I figured I would let everyone into my thought process and see how I am working on ideas and so on. So here is what I have written in my notes so far for my second novel:
1. Past:
a. Kari’s grandmother.
b. Kari’s mother.
c. An Elementi from long ago.
2. Present:
a. An unknown woman affected in some way by the actions of Kari/Thynnor’s and the destruction.
b. Kari’s [kept out so as not to spoil a surprise in my first story].
3. Other:
a. A woman appears/wakes up not remembering anything.
b. A woman with a rocky history is thrust into the role of hero.
c. A girl who has been taught magic since she was a baby runs away to keep from shaming her family because she always falls short.

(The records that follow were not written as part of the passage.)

$ cat config.mk
export PLATFORM = sky130hd
export DESIGN_NAME = sub_64bit_seq
export DESIGN_NICKNAME = d
export VERILOG_FILES = /design/src/rtl/sub64_pkg.sv /design/src/rtl/sub_chunk.sv /design/src/rtl/sub_64bit_seq.sv
export SDC_FILE = /design/constraint.sdc
export NUM_CORES = 1
export LEC_CHECK = 0
export CAP_MARGIN = 10
export CORE_MARGIN = 10
export CORE_UTILIZATION = 36
export CTS_CLUSTER_SIZE = 12
export DETAILED_ROUTE_END_ITERATION = 8
export SETUP_SLACK_MARGIN = 0.5
export SYNTH_ARGS = -nofsm -noshare
export SYNTH_HDL_FRONTEND = slang
export SYNTH_SLANG_ARGS = --single-unit
$ cat constraint.sdc
create_clock -name clk -period 6.55 [get_ports clk]
set_input_delay 0.9825 -clock clk [delete_from_list [all_inputs] [get_ports clk]]
set_output_delay 0.9825 -clock clk [all_outputs]
set_load 0.03 [all_outputs]
$ cat src/rtl/sub64_pkg.sv
// rtl/sub64_pkg.sv - shared types and sizing for the chunked 64-bit subtractor
package sub64_pkg;

  localparam int WIDTH_DEF   = 64;
  localparam int CHUNK_W_DEF = 16;
  localparam int NCHUNK_DEF  = WIDTH_DEF / CHUNK_W_DEF;

  typedef enum logic {
    IDLE = 1'b0,
    RUN  = 1'b1
  } state_t;

  function automatic int nchunk(input int width, input int chunk_w);
    return width / chunk_w;
  endfunction

  function automatic int cnt_width(input int n);
    return (n > 1) ? $clog2(n) : 1;
  endfunction

endpackage

$ cat src/rtl/sub_chunk.sv
// rtl/sub_chunk.sv - combinational CHUNK_W-bit subtractor slice with borrow in/out
module sub_chunk #(
  parameter int CHUNK_W = 16
) (
  input  logic [CHUNK_W-1:0] a,
  input  logic [CHUNK_W-1:0] b,
  input  logic               bin,
  output logic [CHUNK_W-1:0] d,
  output logic               bout
);

  // One extra bit catches the borrow as the sign of the widened difference.
  assign {bout, d} = {1'b0, a} - {1'b0, b} - {{CHUNK_W{1'b0}}, bin};

endmodule

$ cat src/rtl/sub_64bit_seq.sv
// rtl/sub_64bit_seq.sv - multi-cycle A - B - Bin, one CHUNK_W slice per clock
// The final slice is retired in IDLE so a held start keeps NCHUNK-cycle throughput.
module sub_64bit_seq
  import sub64_pkg::*;
#(
  parameter int WIDTH   = WIDTH_DEF,
  parameter int CHUNK_W = CHUNK_W_DEF
) (
  input  logic             clk,
  input  logic             rst_n,
  input  logic             start,
  input  logic [WIDTH-1:0] A,
  input  logic [WIDTH-1:0] B,
  input  logic             Bin,
  output logic             ready,
  output logic             done,
  output logic [WIDTH-1:0] Diff,
  output logic             Borrow,
  output logic             Zero,
  output logic             Ovf
);

  localparam int NCHUNK = nchunk(WIDTH, CHUNK_W);
  localparam int CNT_W  = cnt_width(NCHUNK);
  localparam int ACC_W  = WIDTH - CHUNK_W;

  state_t             state;
  logic [CNT_W-1:0]   cnt;
  logic [WIDTH-1:0]   a_q;
  logic [WIDTH-1:0]   b_q;
  logic               borrow_q;
  logic               fin;
  logic [ACC_W-1:0]   acc;

  logic [CHUNK_W-1:0] a_sl [NCHUNK];
  logic [CHUNK_W-1:0] b_sl [NCHUNK];
  logic [CHUNK_W-1:0] d;
  logic               bout;
  logic [WIDTH-1:0]   result;

  for (genvar i = 0; i < NCHUNK; i++) begin : g_slice
    assign a_sl[i] = a_q[i*CHUNK_W +: CHUNK_W];
    assign b_sl[i] = b_q[i*CHUNK_W +: CHUNK_W];
  end

  sub_chunk #(.CHUNK_W(CHUNK_W)) u_chunk (
    .a    (a_sl[cnt]),
    .b    (b_sl[cnt]),
    .bin  (borrow_q),
    .d    (d),
    .bout (bout)
  );

  // Completed slices shift in from the top so slice 0 ends at the bottom.
  assign result = {d, acc};
  assign ready  = (state == IDLE);

  always_ff @(posedge clk or negedge rst_n) begin
    if (!rst_n) begin
      state    <= IDLE;
      cnt      <= '0;
      a_q      <= '0;
      b_q      <= '0;
      borrow_q <= 1'b0;
      fin      <= 1'b0;
      acc      <= '0;
      done     <= 1'b0;
      Diff     <= '0;
      Borrow   <= 1'b0;
      Zero     <= 1'b0;
      Ovf      <= 1'b0;
    end else begin
      done <= 1'b0;
      case (state)
        IDLE: begin
          // Retire the top slice from the still-latched operands before any new accept lands.
          if (fin) begin
            fin    <= 1'b0;
            done   <= 1'b1;
            Diff   <= result;
            Borrow <= bout;
            Zero   <= (result == '0);
            Ovf    <= (a_q[WIDTH-1] != b_q[WIDTH-1]) && (d[CHUNK_W-1] != a_q[WIDTH-1]);
          end
          if (start) begin
            a_q      <= A;
            b_q      <= B;
            borrow_q <= Bin;
            cnt      <= '0;
            state    <= RUN;
          end
        end
        RUN: begin
          acc      <= ACC_W'({d, acc} >> CHUNK_W);
          borrow_q <= bout;
          cnt      <= cnt + CNT_W'(1);
          if (cnt == CNT_W'(NCHUNK - 2)) begin
            fin   <= 1'b1;
            state <= IDLE;
          end
        end
        default: state <= IDLE;
      endcase
    end
  end

endmodule
# Word-level counts from Yosys, hierarchy flattened
# Index checks and enable logic that the tools add are counted.
[word_totals]
wordCells = 44
register_bits = 249
[classes]
n_eq_ne = 5
n_lt_le_gt_ge = 1
bitwise = 2
n_reduce_logical = 4
n_mux = 17
n_addsub = 3
[ops]
columns = ["op", "n"]
rows = [
  ["binary-select mux 16 bit (select 2 bit)", 2],
  ["logical NOT 64 bit", 1],
  ["two-way mux 16 bit", 4],
  ["subtractor 16 x 16 -> 17 bit", 1],
  ["subtractor 17 x 1 -> 17 bit", 1],
  ["two-way mux 1 bit", 6],
  ["one-hot mux 1 bit (2 select lines)", 3],
  ["one-hot mux 2 bit (2 select lines)", 1],
  ["AND reduction 2 bit", 2],
  [">= comparator 3 bit (second input constant)", 1],
  ["NOT 2 -> 3 bit", 1],
  ["adder 2 x 1 -> 2 bit (second input constant)", 1],
  ["equality test 2 bit (second input constant)", 1],
  ["two-way mux 2 bit", 1],
  ["!= test 1 bit", 2],
  ["!= test 2 x 1 -> 1 bit (second input constant)", 1],
  ["!= test 2 bit (second input constant)", 1],
  ["logical AND 1 bit", 1],
  ["NOT 1 bit", 1],
]

# Depth between registers and ports, before layout
[depth]
depth_word = 8
ltp_mapped = 15

# By module
# From an unflattened synthesis, not the netlist that was laid out.
[unflattened]
cells_unflattened = 906
hier_area_um2 = 11262.1
[modules_own_cells]
columns = ["module", "cells_each", "n_inst", "area_each_um2"]
rows = [
  ["sub_64bit_seq", 741, 1, 10124.7],
  ["sub_chunk", 165, 1, 1137.3],
]

# Worst setup path before layout
# OpenSTA, ideal clock, no wires.
[synth_path]
path_kind = "register to register"
start = "register cnt[0]"
end = "register Zero"
path_buffers = 2
path_stages_with_launch = 13
synth_period_minus_slack_ps = 3960
arrival_ps = 3865
slack_ps = 2590
path_cell_list = "dfrtp_1 > buf_6 > buf_1 > mux4_2 > fa_1 > fa_1 > and3b_1 > o21ai_0 > o2111a_1 > or3_1 > and3_1 > o2111ai_1 > o31ai_1"
[synth_via]
elab_chain_cells = 7
[synth_lines]
columns = ["element", "line", "rtl"]
rows = [
  ["start: declaration", "sub_64bit_seq.sv:28", "logic [CNT_W-1:0] cnt;"],
  ["start signal: assignment", "sub_64bit_seq.sv:96", "cnt <= cnt + CNT_W'(1);"],
  ["NOT 2 -> 3 bit (implied by the code) (*)", "sub_64bit_seq.sv:47, sub_64bit_seq.sv:48", ""],
  ["binary-select mux 16 bit (select 2 bit), on equally long branches", "sub_64bit_seq.sv:47, sub_64bit_seq.sv:48", ""],
  ["two-way mux 16 bit, on equally long branches (2 in series)", "sub_64bit_seq.sv:47, sub_64bit_seq.sv:48", ""],
  ["subtractor 16 x 16 -> 17 bit (*)", "sub_chunk.sv:13", "assign {bout, d} = {1'b0, a} - {1'b0, b} - {{CHUNK_W{1'b0}}, bin};"],
  ["subtractor 17 x 1 -> 17 bit (*)", "sub_chunk.sv:13", ""],
  ["logical NOT 64 bit (*)", "sub_64bit_seq.sv:82", "Zero <= (result == '0);"],
  ["end signal: assignment", "sub_64bit_seq.sv:82", ""],
  ["end: declaration", "sub_64bit_seq.sv:19", "output logic Zero,"],
]
# Mark *: on every way between the ends. The rest lies on a longest branch, timed or not. The select of a mux whose other input is x is not followed.
# A chain may end at the register's enable or synchronous reset.

# Worst setup path in the final report
# Same ends and word-level chain as after synthesis.

==> results.json <==
{
  "fin_cells": 1527,
  "synthCells": 917,
  "cp-end-kind": "register",
  "syn_avg_cell_area_um2": 12.4,
  "dieHeight_um": 198,
  "area_growth_pct": 29.7,
  "drt_iter0_markers": 404,
  "worstPathCellList": "mux4_2, ha_1, inv_1, ha_1, nand2_1, o21ai_0, a2111oi_0, a31o_2, a311oi_1, o21bai_1, o31ai_1",
  "start_util_pct": 36.8,
  "drive_gt1_share_pct": 23.2,
  "synth_compound_area_share_pct": 4.43,
  "multi_input_area_mm2": 0.00472,
  "hold_viol": 0,
  "status": "finished, final reports clean",
  "cts_sinks": 249,
  "via_per_inst": 5.01,
  "r2r_setup_slack_ns": 1.93,
  "drc_errors": 0,
  "antenna_left": 0,
  "core_area_mm2": 0.0308,
  "synth.area.mux_share_pct": 23.7,
  "antenna_found_initial": 6,
  "worst_slew_pin_slew_ns": 1.03,
  "cts_buffer_depth": 3,
  "critical_path.most_common_cell": "ha_1",
  "yosys_warnings": 0,
  "layout.nets": 1272,
  "die_w_um": 198,
  "critPathKind": "reg2reg",
  "max_freq_mhz": 217,
  "synth.most_common_cell": "dfrtp_1",
  "min_path_type": "reg2reg",
  "clk_latency_ns": 0.53,
  "fillers": 2782,
  "htreeDepth": 1,
  "synth_nets": 1080,
  "r2r-start": "cnt[0]",
  "seq_area_mm2": 0.00623,
  "synthTopCellsByCount": "249 x dfrtp_1, 167 x nand2_1, 165 x mux2_2",
  "synth-simple-area-share_pct": 9.13,
  "async_flop_share_pct": 100,
  "synth-adder-area-share_pct": 3.55,
  "place_congestion": 0.872,
  "hold_depth": 2,
  "io_buffers": 200,
  "slowest_delay_ns": 0.94,
  "grt_pass1_vias": 8055,
  "synth_xor_xnor_area_share_pct": 0.695,
  "drt_wl_total_mm": 29.9,
  "synth.largest_area_cell": "dfrtp_1",
  "synth_seq_cells": 249,
  "ys_types": 53,
  "setup_violations": 0,
  "detail_route.first_pass.iterations": 4,
  "worstReg2RegEnd": "Zero",
  "dp.cells": 1475,
  "grt_pass1_wl_mm": 47.2,
  "critPathMaxFanout": 27,
  "ctsHoldBuffers": 0,
  "cts_tree": "yes",
  "worstHoldStart": "Diff[25]",
  "cts_setup_buffers": 0,
  "rsz0062_at_grt": "no",
  "maxSlewHeadroom_pct": 31.4,
  "grt_max_degree": 134,
  "period_share_pct": 70.5,
  "wire_per_inst_um": 19.6,
  "report.final.slew_viol_count": 0,
  "startpoint_type": "register",
  "period_minus_slack_ns": 4.62,
  "num_rows": 64,
  "path_clk_slew_ns": 0.06,
  "synth_area_leaders": "dfrtp_1 55%, mux2_2 16%, mux4_2 6.4%",
  "yosysSeqAreaShare_pct": 54.9,
  "synth-edff-count": 0,
  "worstPathRequired_ns": 6.96,
  "clock_skew_ns": 0.00681,
  "synth_ff_type": "dfrtp_1",
  "drv_cap": 0,
  "synth_area_mm2": 0.0113,
  "overflow": 0,
  "cts_buffers": 28,
  "setup_tns_ns": 0,
  "io_pins": 201,
  "worst_r2r_path_depth": 11,
  "synth_top_family_by_area": "multiplexers",
  "cts-resized-gates": 0,
  "slowest_stage": "dfrtp_2",
  "synth.top_cell.area_share_pct": 54.9,
  "grt_usage_pct": 15.2,
  "arrival_ns": 5.02,
  "dieArea_mm2": 0.0390,
  "cts_root_buf": "clkbuf_16",
  "min_to": "Diff[25]",
  "vias": 7649,
  "dp_hpwl_mm": 22.1
}
-- cell families after synthesis --
| kind of cell | count (synthesis) |
|---|---|
| AND/OR/NAND/NOR | 235 |
| buffers and inverters | 105 |
| flip-flops | 249 |
| XOR/XNOR | 9 |
| AO/OA/AOI/OAI | 80 |
| adder cells (fa/ha/maj) | 31 |
| multiplexers | 208 |
-- registers in the layout, indices dropped and copies added (netlist names), 2 cells and up --
register and flops:
b_q 64, acc 48, cnt 2, a_q 64
Diff 64
-- per-stage QoR --
stage / cell area, µm² / hold WS (ns) / util, % / setup WS [ns]
after floorplan: 11300 / 0.457 / - / 2.59
after detailed placement: 13700 / 0.461 / 44.6 / 1.93
final: 14700 / 0.469 / 47.7 / 1.93
after global routing: 14700 / 0.488 / 47.7 / 1.53
after CTS: 14700 / 0.476 / 47.7 / 1.90
after global placement: 13700 / 0.460 / 44.6 / 1.97
-- worst max path at each step --
stage | end | from
after global routing | Ovf | cnt[0]
after CTS | Zero | cnt[0]
after global placement | Zero | cnt[0]
final | Zero | cnt[0]
after floorplan | Zero | cnt[0]
after detailed placement | Ovf | cnt[0]
-- layout by cell type, fill, tap and decap left out, types with 15 or more instances in the layout --
cell type / n
a21oi_1: 15
clkbuf_16: 29
clkdlybuf4s50_1: 199
dfrtp_1: 246
ha_1: 29
inv_1: 59
mux2_2: 165
mux4_2: 32
nand2_1: 166
o21ai_0: 32
-- final cells by class --
type	count	area share [%]
sequential	249	42.4
multi-input combinational	563	32.1
timing repair buffer	207	14.1
clock buffer	40	5.69
tap	396	3.37
inverter	60	1.53
clock inverter	9	0.842
antenna	3	0.0510
-- per-layer routing --
metal / global-route usage [%] / up-vias / wire length [µm]
li1: - / 3600 / -
met1: 20.5 / 3820 / 13600
met2: 24.1 / 182 / 13900
met3: 3.94 / 41 / 1890
met4: 3.62 / 6 / 549
met5: 0 / - / 41
-- worst max-delay path: cells and delay by family (launching register included) --
kind                       cells  cell delay, ns
AOI/OAI and AO/OA              6            2.02
adders and majority gates      2            0.74
buffers and inverters          1            0.04
DFF                            1            0.94
muxes                          1            0.62
and+or+nand+nor                1            0.10
Power is not shown: default switching activity piles up to over one toggle a cycle in this logic, so the estimate is an artifact.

Those are some starting points at least. I have decided to delve into one of them a little deeper to see where it goes (3c). So the first thing I do is try for a name. I personally like to have my names mean something, so I use babynames.com to look up names and meanings to find the ones that fit what I am looking for. Some of my minor characters are chosen at random, but my main characters’ names usually have a lot of thought involved. Here are some names I have sifted out so far:
Nadia – “Hope” – Slavic
Nala – “Successful” – African
Nailah – “Successful” – Arabic
Nickan – “Victory” – American
Nika – “Bringing Victory” – Slavic
Bryna – “Strong One” – Celtic/Gaelic
The “N” names seemed to be popular with my choices tonight, but with all those “N” names I am leaning towards the one that isn’t.
I have started a bio of sort to try and get a feel for my character. Here is what I have so far. Much of this is subject to change.
17 years old. Dark brown hair past her shoulders. Brown eyes. Scar in her hairline on the left side of her forehead from a childhood mishap. Low self-esteem. Short and skinny, runt of the family. Youngest of three children. Older brother is 21 and member of the town council. Sister is 19 and married to a wealthy man in a neighboring town. Father is also part of the city council and mother is active in charities and teaches at the school. Family is one of the richest in the town of Abarow. Has weak magical abilities. Smart, but not strong or fast, etc.
That is only the beginning of this all, but maybe it gives you a hint of how I work. I don’t even know if this is the story for me, but I will work on it a little father and see how it goes. I should be getting to bed now. ‘Night.